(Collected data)
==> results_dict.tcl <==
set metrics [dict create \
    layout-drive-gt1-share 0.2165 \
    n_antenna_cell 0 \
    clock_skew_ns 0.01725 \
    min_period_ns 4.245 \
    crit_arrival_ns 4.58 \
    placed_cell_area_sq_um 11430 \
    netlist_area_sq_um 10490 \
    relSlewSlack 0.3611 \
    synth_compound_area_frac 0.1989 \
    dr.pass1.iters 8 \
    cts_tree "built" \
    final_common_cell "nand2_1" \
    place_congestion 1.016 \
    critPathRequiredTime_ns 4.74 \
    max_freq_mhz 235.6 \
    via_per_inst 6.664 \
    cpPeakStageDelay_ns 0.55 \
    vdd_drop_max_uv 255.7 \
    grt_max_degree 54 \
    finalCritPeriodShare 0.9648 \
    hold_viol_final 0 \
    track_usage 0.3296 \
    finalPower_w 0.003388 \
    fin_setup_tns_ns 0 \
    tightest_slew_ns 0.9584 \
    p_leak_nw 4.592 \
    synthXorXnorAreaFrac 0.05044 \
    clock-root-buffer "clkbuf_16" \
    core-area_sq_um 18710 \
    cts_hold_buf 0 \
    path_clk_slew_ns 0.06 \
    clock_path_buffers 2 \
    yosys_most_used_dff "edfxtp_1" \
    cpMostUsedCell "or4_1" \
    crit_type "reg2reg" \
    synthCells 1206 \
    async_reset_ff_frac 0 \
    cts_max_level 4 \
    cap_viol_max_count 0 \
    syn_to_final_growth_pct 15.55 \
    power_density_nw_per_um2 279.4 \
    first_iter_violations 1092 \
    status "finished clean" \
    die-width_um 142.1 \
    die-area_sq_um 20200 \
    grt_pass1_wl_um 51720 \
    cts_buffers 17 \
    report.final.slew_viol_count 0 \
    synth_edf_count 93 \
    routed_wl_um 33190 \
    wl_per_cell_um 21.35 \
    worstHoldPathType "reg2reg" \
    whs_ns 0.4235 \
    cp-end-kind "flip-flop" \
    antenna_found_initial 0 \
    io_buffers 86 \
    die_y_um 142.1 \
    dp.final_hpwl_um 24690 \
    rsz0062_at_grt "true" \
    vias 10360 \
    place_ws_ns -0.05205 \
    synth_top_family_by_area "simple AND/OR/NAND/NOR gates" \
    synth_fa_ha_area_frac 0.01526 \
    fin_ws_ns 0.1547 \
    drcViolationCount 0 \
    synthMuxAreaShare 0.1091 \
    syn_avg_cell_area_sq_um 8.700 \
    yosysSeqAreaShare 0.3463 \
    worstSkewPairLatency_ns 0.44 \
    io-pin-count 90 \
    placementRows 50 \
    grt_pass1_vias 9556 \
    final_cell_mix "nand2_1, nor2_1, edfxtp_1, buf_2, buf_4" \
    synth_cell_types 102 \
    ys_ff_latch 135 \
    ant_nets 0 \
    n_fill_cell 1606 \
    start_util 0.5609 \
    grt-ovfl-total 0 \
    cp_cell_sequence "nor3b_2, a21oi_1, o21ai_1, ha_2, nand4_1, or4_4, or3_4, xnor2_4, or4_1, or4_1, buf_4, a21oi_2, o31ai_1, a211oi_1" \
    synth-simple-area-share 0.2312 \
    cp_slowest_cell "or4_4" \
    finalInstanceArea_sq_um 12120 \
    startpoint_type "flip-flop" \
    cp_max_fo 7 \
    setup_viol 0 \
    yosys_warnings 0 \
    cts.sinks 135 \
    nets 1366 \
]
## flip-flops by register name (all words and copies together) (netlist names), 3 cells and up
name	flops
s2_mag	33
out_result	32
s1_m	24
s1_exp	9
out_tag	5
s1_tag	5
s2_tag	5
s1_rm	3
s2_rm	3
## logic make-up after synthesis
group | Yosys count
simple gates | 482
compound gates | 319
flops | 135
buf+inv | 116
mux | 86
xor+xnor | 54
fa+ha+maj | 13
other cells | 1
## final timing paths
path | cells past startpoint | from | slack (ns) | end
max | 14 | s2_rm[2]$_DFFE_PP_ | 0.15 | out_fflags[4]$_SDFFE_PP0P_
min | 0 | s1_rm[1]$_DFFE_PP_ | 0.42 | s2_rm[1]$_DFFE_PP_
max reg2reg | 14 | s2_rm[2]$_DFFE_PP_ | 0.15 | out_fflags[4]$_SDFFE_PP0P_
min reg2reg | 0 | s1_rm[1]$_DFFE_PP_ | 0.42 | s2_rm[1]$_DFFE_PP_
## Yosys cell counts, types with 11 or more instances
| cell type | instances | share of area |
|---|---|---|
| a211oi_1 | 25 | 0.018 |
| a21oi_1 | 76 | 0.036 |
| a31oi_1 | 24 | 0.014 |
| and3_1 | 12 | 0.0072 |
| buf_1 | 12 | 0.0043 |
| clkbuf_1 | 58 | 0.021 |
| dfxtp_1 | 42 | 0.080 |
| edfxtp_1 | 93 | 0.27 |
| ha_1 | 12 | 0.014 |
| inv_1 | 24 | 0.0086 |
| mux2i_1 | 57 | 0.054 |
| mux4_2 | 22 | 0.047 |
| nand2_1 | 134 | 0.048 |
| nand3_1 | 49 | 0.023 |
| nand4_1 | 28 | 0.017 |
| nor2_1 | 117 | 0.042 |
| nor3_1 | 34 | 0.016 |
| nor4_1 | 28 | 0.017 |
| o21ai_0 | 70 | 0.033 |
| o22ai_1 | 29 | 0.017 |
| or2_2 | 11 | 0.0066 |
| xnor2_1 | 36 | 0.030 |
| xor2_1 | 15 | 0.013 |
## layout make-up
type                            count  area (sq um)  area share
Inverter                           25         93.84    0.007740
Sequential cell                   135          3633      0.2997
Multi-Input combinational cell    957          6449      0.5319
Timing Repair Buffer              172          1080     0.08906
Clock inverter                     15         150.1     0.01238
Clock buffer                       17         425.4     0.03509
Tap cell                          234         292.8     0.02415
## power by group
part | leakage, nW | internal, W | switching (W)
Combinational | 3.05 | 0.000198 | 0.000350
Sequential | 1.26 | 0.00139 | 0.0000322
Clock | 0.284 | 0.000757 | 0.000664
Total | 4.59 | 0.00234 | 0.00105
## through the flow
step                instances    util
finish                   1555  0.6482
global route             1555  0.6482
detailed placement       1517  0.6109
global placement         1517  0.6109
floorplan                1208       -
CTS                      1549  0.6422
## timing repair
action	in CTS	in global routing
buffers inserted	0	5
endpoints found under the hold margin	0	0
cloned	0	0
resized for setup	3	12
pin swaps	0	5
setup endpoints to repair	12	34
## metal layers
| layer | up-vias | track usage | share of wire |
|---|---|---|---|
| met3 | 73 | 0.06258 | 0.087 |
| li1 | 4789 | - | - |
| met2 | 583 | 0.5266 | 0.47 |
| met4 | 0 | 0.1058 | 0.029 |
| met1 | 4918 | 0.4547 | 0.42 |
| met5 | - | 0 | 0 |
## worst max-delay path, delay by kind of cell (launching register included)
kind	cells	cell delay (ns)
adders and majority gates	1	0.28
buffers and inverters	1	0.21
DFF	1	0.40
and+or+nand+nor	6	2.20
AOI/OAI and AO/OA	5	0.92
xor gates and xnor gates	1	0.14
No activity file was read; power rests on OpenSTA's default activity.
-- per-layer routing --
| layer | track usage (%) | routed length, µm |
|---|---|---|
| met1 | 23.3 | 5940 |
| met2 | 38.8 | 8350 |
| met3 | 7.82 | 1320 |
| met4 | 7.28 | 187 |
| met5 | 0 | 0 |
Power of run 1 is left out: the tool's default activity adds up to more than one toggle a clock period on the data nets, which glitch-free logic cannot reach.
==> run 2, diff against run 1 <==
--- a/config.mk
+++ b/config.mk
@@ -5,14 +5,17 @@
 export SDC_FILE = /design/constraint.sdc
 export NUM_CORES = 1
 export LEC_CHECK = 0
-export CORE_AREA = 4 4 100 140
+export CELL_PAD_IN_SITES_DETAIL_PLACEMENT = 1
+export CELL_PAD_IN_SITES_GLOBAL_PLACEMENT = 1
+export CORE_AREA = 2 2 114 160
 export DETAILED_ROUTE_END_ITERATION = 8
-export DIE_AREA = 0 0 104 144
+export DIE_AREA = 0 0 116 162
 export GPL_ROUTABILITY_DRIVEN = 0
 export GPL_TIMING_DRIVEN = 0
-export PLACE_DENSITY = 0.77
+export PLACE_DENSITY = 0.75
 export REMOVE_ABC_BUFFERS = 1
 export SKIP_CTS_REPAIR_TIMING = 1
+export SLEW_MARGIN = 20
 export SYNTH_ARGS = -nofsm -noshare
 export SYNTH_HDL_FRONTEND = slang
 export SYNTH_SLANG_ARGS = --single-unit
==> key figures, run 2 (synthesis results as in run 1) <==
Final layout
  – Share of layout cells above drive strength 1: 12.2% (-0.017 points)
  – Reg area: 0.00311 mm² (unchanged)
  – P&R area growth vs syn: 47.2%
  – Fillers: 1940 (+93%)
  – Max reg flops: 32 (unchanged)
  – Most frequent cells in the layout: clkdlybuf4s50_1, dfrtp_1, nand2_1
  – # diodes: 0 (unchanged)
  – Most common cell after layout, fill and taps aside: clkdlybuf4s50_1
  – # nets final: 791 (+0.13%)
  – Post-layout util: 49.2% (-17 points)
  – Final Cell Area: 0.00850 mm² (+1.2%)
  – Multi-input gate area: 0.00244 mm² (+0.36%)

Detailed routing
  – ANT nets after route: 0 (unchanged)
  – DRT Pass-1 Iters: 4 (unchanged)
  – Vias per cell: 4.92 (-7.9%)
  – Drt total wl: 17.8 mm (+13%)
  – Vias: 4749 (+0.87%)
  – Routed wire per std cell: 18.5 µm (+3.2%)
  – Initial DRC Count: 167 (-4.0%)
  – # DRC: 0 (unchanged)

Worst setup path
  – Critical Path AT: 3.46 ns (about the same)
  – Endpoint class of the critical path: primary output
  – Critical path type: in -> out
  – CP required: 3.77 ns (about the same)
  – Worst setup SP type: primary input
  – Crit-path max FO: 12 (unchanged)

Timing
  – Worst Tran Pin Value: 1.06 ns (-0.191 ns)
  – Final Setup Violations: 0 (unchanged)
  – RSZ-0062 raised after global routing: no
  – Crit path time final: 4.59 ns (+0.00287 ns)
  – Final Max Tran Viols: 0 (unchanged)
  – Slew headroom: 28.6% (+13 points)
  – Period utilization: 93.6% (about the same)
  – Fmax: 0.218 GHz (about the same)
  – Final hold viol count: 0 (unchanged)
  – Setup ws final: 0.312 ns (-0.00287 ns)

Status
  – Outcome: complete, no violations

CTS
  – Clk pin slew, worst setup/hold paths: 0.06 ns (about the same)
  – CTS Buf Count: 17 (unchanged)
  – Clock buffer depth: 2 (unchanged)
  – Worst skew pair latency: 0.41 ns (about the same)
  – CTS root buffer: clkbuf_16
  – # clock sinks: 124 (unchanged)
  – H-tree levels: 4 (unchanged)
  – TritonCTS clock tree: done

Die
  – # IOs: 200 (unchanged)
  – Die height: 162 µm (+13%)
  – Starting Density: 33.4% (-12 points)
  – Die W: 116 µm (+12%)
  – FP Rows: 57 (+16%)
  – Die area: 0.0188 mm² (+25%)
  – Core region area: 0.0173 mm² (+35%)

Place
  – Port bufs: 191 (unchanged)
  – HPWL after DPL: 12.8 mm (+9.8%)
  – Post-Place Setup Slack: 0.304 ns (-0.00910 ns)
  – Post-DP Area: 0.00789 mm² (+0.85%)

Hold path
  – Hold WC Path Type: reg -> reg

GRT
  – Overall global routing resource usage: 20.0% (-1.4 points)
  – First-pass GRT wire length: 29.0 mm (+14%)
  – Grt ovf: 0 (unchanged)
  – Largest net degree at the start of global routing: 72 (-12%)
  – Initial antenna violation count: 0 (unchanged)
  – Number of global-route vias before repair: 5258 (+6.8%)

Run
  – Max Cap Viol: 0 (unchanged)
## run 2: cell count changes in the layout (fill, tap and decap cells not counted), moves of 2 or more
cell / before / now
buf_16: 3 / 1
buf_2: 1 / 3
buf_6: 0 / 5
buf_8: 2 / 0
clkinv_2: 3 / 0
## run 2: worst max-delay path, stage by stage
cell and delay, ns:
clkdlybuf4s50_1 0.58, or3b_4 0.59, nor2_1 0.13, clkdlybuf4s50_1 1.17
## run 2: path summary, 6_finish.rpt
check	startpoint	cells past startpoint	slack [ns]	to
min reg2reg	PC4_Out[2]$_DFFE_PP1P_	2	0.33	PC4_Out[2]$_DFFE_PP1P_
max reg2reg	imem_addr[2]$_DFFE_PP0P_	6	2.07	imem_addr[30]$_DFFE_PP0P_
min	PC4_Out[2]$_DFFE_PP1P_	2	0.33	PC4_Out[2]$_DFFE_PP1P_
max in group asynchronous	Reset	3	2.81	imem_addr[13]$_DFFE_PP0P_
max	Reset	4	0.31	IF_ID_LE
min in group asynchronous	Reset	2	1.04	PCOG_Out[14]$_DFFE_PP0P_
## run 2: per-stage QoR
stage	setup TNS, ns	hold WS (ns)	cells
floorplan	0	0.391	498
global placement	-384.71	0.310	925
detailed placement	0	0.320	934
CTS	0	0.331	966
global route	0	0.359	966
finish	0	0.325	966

Exercise instructions:
Retype exactly the lines of the data above that fall between the line with "synthXorXnorAreaFrac 0.05044 \" and the line with "## logic make-up after synthesis", inclusive, and add nothing.

Completed exercise:
    synthXorXnorAreaFrac 0.05044 \
    clock-root-buffer "clkbuf_16" \
    core-area_sq_um 18710 \
    cts_hold_buf 0 \
    path_clk_slew_ns 0.06 \
    clock_path_buffers 2 \
    yosys_most_used_dff "edfxtp_1" \
    cpMostUsedCell "or4_1" \
    crit_type "reg2reg" \
    synthCells 1206 \
    async_reset_ff_frac 0 \
    cts_max_level 4 \
    cap_viol_max_count 0 \
    syn_to_final_growth_pct 15.55 \
    power_density_nw_per_um2 279.4 \
    first_iter_violations 1092 \
    status "finished clean" \
    die-width_um 142.1 \
    die-area_sq_um 20200 \
    grt_pass1_wl_um 51720 \
    cts_buffers 17 \
    report.final.slew_viol_count 0 \
    synth_edf_count 93 \
    routed_wl_um 33190 \
    wl_per_cell_um 21.35 \
    worstHoldPathType "reg2reg" \
    whs_ns 0.4235 \
    cp-end-kind "flip-flop" \
    antenna_found_initial 0 \
    io_buffers 86 \
    die_y_um 142.1 \
    dp.final_hpwl_um 24690 \
    rsz0062_at_grt "true" \
    vias 10360 \
    place_ws_ns -0.05205 \
    synth_top_family_by_area "simple AND/OR/NAND/NOR gates" \
    synth_fa_ha_area_frac 0.01526 \
    fin_ws_ns 0.1547 \
    drcViolationCount 0 \
    synthMuxAreaShare 0.1091 \
    syn_avg_cell_area_sq_um 8.700 \
    yosysSeqAreaShare 0.3463 \
    worstSkewPairLatency_ns 0.44 \
    io-pin-count 90 \
    placementRows 50 \
    grt_pass1_vias 9556 \
    final_cell_mix "nand2_1, nor2_1, edfxtp_1, buf_2, buf_4" \
    synth_cell_types 102 \
    ys_ff_latch 135 \
    ant_nets 0 \
    n_fill_cell 1606 \
    start_util 0.5609 \
    grt-ovfl-total 0 \
    cp_cell_sequence "nor3b_2, a21oi_1, o21ai_1, ha_2, nand4_1, or4_4, or3_4, xnor2_4, or4_1, or4_1, buf_4, a21oi_2, o31ai_1, a211oi_1" \
    synth-simple-area-share 0.2312 \
    cp_slowest_cell "or4_4" \
    finalInstanceArea_sq_um 12120 \
    startpoint_type "flip-flop" \
    cp_max_fo 7 \
    setup_viol 0 \
    yosys_warnings 0 \
    cts.sinks 135 \
    nets 1366 \
]
## flip-flops by register name (all words and copies together) (netlist names), 3 cells and up
name	flops
s2_mag	33
out_result	32
s1_m	24
s1_exp	9
out_tag	5
s1_tag	5
s2_tag	5
s1_rm	3
s2_rm	3
## logic make-up after synthesis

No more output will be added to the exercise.